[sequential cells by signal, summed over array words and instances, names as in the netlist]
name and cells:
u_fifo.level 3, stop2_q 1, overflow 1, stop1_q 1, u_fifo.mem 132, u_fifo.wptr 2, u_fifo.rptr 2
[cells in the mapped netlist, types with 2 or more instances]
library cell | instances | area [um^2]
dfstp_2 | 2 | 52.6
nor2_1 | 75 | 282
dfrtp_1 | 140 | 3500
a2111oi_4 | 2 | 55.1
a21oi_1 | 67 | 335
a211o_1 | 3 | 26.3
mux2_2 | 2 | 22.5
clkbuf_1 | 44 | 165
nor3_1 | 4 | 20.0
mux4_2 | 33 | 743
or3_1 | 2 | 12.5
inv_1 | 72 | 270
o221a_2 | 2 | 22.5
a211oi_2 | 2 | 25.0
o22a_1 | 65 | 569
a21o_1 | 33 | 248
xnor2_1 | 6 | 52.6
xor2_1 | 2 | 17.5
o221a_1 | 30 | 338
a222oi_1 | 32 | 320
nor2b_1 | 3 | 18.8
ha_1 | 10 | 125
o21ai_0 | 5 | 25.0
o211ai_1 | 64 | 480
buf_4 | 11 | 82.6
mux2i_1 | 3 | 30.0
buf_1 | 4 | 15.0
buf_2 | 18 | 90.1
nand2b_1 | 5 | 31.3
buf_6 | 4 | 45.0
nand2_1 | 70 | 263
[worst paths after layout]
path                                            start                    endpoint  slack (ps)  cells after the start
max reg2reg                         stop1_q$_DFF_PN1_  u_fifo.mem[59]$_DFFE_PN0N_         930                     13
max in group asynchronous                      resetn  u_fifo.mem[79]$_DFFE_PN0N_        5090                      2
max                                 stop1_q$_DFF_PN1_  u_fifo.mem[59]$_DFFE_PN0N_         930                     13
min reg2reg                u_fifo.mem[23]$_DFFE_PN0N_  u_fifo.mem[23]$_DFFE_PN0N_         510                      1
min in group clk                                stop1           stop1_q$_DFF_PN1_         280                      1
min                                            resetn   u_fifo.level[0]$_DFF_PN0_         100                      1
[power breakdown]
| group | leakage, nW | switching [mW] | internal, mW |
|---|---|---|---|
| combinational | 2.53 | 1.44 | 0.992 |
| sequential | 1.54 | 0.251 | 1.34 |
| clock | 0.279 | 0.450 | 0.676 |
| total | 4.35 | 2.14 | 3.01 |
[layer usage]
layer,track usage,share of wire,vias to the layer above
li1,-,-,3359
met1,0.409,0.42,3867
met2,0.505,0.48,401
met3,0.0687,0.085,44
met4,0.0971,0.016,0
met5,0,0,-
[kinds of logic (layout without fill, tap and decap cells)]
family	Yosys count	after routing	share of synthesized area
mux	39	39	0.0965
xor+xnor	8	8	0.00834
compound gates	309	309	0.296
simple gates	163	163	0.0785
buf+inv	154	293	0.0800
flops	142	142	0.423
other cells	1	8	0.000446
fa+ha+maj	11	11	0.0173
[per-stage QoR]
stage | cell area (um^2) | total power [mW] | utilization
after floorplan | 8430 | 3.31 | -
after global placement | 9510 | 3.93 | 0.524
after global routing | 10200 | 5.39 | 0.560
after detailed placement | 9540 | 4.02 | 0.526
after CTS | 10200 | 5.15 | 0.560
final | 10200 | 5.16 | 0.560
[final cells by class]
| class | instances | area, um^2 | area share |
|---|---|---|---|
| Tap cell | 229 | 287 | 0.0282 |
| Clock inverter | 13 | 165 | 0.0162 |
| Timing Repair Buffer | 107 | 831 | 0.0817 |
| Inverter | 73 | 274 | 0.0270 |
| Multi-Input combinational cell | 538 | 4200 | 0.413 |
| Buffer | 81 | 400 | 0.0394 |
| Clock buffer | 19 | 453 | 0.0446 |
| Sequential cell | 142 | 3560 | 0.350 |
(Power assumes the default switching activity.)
...
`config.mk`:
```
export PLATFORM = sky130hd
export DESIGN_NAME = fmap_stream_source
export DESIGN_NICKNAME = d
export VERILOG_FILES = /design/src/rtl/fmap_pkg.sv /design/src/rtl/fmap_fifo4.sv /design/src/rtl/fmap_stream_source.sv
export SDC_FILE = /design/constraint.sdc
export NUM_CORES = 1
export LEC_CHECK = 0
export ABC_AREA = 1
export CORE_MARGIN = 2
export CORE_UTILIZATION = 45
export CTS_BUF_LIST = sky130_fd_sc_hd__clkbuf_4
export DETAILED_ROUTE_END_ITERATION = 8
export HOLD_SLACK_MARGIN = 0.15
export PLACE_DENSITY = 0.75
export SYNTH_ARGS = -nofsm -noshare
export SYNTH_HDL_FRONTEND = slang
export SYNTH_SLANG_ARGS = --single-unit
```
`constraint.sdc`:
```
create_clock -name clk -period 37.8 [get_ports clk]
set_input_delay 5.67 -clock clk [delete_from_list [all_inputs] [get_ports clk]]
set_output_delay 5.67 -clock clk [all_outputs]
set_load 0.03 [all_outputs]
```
...
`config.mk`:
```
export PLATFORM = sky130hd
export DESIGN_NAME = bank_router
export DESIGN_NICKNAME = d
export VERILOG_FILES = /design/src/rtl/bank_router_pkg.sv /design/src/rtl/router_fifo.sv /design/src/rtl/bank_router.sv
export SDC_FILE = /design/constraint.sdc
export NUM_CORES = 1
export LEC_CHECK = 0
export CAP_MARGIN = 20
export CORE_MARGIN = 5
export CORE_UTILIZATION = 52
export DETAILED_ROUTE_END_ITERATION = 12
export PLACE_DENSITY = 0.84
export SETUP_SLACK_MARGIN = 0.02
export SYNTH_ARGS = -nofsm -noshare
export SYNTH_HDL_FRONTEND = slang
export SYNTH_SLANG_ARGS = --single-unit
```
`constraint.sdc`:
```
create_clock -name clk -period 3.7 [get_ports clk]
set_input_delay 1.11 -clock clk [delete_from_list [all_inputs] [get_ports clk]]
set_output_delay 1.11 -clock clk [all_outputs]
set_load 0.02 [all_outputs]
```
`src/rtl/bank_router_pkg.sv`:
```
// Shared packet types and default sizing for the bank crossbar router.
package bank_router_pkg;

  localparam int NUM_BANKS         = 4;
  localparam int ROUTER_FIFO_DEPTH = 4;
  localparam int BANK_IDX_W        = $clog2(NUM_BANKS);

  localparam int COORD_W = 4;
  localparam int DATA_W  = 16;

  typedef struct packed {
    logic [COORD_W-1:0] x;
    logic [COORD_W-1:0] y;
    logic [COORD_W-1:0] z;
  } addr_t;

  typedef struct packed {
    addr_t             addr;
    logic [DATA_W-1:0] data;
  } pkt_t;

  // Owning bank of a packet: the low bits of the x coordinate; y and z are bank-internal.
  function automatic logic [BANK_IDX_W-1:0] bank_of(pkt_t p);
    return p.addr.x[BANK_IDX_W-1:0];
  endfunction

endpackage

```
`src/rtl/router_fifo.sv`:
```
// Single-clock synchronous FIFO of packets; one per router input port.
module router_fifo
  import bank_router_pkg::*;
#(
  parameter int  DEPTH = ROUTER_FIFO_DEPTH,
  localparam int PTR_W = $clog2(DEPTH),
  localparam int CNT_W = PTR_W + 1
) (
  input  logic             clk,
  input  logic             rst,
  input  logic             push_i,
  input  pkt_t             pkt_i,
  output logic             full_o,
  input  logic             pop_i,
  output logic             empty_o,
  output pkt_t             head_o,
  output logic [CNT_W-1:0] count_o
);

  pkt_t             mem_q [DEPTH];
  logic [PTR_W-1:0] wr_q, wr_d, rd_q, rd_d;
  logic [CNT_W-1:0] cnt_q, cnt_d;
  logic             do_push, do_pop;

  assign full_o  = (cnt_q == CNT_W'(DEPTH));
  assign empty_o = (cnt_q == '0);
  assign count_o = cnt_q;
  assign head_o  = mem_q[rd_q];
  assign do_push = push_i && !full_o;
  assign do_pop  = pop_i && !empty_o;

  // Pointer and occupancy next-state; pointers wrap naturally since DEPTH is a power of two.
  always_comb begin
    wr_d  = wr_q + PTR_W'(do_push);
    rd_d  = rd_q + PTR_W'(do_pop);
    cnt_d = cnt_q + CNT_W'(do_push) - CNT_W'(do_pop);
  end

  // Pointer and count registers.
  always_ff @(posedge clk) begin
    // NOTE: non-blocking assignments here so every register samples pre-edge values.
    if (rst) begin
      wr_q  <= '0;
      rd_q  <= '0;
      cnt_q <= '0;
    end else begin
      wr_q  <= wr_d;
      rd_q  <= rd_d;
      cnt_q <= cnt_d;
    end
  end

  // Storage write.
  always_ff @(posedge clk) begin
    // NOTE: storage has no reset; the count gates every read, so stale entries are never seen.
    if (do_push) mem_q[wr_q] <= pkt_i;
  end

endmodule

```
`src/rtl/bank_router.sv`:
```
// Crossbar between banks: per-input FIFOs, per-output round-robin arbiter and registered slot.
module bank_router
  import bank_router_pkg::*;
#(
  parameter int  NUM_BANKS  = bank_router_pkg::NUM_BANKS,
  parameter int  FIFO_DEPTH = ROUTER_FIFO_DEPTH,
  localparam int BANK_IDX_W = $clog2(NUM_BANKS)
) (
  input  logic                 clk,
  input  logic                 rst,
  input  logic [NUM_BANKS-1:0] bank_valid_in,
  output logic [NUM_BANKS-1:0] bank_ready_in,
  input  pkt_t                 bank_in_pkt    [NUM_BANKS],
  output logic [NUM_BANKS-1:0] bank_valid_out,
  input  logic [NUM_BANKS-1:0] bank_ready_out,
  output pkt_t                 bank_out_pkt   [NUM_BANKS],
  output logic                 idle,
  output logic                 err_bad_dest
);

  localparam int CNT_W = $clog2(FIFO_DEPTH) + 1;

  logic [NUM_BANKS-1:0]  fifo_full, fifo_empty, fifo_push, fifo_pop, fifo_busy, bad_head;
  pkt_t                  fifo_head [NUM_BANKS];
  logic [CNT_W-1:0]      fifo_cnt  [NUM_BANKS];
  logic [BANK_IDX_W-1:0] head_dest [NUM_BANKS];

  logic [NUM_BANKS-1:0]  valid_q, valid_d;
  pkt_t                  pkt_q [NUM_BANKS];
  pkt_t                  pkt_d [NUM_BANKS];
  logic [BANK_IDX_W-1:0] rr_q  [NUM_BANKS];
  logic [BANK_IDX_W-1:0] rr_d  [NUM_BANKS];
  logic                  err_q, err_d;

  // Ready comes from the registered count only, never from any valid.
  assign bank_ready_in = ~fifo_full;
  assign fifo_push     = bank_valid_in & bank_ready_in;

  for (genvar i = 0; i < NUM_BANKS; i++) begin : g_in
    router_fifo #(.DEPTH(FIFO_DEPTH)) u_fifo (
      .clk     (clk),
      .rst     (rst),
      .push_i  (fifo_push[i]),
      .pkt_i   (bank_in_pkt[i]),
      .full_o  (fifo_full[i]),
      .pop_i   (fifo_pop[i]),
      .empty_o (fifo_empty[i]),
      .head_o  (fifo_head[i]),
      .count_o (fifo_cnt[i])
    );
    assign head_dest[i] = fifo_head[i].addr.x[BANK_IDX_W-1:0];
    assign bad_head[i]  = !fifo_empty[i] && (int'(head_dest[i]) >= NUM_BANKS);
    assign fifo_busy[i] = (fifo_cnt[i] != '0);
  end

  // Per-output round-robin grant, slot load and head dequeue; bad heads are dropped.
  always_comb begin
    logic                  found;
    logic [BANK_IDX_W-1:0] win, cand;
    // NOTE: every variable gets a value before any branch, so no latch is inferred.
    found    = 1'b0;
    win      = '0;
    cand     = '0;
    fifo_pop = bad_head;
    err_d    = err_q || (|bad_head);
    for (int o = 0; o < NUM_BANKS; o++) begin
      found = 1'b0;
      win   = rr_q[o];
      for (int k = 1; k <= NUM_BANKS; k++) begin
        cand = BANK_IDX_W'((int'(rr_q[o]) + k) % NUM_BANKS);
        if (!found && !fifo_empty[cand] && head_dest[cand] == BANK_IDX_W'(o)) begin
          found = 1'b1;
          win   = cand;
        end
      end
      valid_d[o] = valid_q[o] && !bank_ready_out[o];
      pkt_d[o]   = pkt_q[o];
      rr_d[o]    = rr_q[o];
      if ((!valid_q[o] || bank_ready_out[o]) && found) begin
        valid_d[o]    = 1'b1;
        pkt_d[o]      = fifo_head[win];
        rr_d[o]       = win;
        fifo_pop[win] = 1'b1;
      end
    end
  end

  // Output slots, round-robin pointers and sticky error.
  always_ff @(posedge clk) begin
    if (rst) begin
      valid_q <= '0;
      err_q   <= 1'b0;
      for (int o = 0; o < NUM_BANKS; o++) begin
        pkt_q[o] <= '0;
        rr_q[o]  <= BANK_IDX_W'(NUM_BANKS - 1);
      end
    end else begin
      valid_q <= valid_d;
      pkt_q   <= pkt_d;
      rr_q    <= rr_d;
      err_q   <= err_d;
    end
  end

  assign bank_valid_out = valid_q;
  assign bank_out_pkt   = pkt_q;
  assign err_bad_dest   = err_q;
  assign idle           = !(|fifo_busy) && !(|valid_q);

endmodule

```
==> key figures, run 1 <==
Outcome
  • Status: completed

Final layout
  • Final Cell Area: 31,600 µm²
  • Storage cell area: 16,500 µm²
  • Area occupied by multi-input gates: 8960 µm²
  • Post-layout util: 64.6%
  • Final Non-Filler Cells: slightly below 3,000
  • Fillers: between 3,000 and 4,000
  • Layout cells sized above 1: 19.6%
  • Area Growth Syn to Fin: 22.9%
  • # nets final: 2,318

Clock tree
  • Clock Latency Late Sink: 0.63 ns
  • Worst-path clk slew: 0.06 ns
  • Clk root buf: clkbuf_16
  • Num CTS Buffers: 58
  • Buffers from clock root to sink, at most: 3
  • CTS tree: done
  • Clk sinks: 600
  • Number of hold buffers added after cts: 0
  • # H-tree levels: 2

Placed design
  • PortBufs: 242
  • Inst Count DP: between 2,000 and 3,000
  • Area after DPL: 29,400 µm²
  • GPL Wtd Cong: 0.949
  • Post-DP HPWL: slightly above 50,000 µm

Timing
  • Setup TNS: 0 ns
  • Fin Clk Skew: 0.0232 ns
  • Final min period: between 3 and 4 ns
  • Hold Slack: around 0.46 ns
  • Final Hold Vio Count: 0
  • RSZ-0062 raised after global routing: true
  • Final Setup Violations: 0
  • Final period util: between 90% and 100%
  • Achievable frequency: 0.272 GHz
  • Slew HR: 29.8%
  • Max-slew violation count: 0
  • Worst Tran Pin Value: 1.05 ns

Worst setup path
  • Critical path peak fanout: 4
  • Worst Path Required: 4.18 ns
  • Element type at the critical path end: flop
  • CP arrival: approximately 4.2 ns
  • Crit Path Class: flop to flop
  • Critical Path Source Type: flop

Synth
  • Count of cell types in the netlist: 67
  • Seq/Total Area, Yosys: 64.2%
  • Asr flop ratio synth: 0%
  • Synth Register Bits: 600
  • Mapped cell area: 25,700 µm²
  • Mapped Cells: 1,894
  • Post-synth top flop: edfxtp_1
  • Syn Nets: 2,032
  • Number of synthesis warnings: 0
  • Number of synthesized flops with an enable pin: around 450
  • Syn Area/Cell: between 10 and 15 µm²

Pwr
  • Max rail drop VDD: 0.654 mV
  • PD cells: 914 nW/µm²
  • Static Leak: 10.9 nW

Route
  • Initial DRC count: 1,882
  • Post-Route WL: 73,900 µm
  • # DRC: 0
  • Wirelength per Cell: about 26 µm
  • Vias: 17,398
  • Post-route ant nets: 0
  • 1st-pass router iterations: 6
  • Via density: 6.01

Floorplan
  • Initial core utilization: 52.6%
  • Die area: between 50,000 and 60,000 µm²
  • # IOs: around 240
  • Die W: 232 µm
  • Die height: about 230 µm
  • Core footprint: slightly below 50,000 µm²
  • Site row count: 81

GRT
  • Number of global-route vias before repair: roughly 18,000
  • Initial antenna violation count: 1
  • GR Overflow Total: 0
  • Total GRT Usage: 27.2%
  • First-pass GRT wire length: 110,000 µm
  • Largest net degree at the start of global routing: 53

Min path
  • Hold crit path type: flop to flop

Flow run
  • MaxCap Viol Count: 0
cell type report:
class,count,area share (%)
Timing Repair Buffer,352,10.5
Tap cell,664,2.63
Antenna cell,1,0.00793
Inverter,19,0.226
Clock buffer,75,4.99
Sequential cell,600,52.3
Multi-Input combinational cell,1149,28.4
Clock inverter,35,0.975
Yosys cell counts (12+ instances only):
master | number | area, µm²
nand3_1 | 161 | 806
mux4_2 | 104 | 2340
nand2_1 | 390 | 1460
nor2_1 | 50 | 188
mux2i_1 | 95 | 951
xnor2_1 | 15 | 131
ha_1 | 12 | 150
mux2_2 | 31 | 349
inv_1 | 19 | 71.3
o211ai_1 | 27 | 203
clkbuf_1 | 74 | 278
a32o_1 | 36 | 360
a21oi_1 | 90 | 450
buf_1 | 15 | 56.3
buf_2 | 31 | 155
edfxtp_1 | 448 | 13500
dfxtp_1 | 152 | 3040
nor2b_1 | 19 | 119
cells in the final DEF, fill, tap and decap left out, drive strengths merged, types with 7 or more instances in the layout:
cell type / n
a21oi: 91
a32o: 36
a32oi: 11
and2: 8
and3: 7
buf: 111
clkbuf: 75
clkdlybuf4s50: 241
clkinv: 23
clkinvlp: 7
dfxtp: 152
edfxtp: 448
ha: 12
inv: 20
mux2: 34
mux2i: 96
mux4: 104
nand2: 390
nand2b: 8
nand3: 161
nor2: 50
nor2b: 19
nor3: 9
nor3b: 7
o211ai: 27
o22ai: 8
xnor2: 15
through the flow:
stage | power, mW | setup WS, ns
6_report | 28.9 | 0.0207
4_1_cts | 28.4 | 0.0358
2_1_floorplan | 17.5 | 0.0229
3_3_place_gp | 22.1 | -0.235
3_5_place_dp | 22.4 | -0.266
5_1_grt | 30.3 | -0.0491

▶ Task details
Copy, exactly and only, the lines above that begin with the one containing "287 | 0.0282 |" and finish with the one containing "(Power assumes the".

▶ Task result
| Tap cell | 229 | 287 | 0.0282 |
| Clock inverter | 13 | 165 | 0.0162 |
| Timing Repair Buffer | 107 | 831 | 0.0817 |
| Inverter | 73 | 274 | 0.0270 |
| Multi-Input combinational cell | 538 | 4200 | 0.413 |
| Buffer | 81 | 400 | 0.0394 |
| Clock buffer | 19 | 453 | 0.0446 |
| Sequential cell | 142 | 3560 | 0.350 |
(Power assumes the default switching activity.)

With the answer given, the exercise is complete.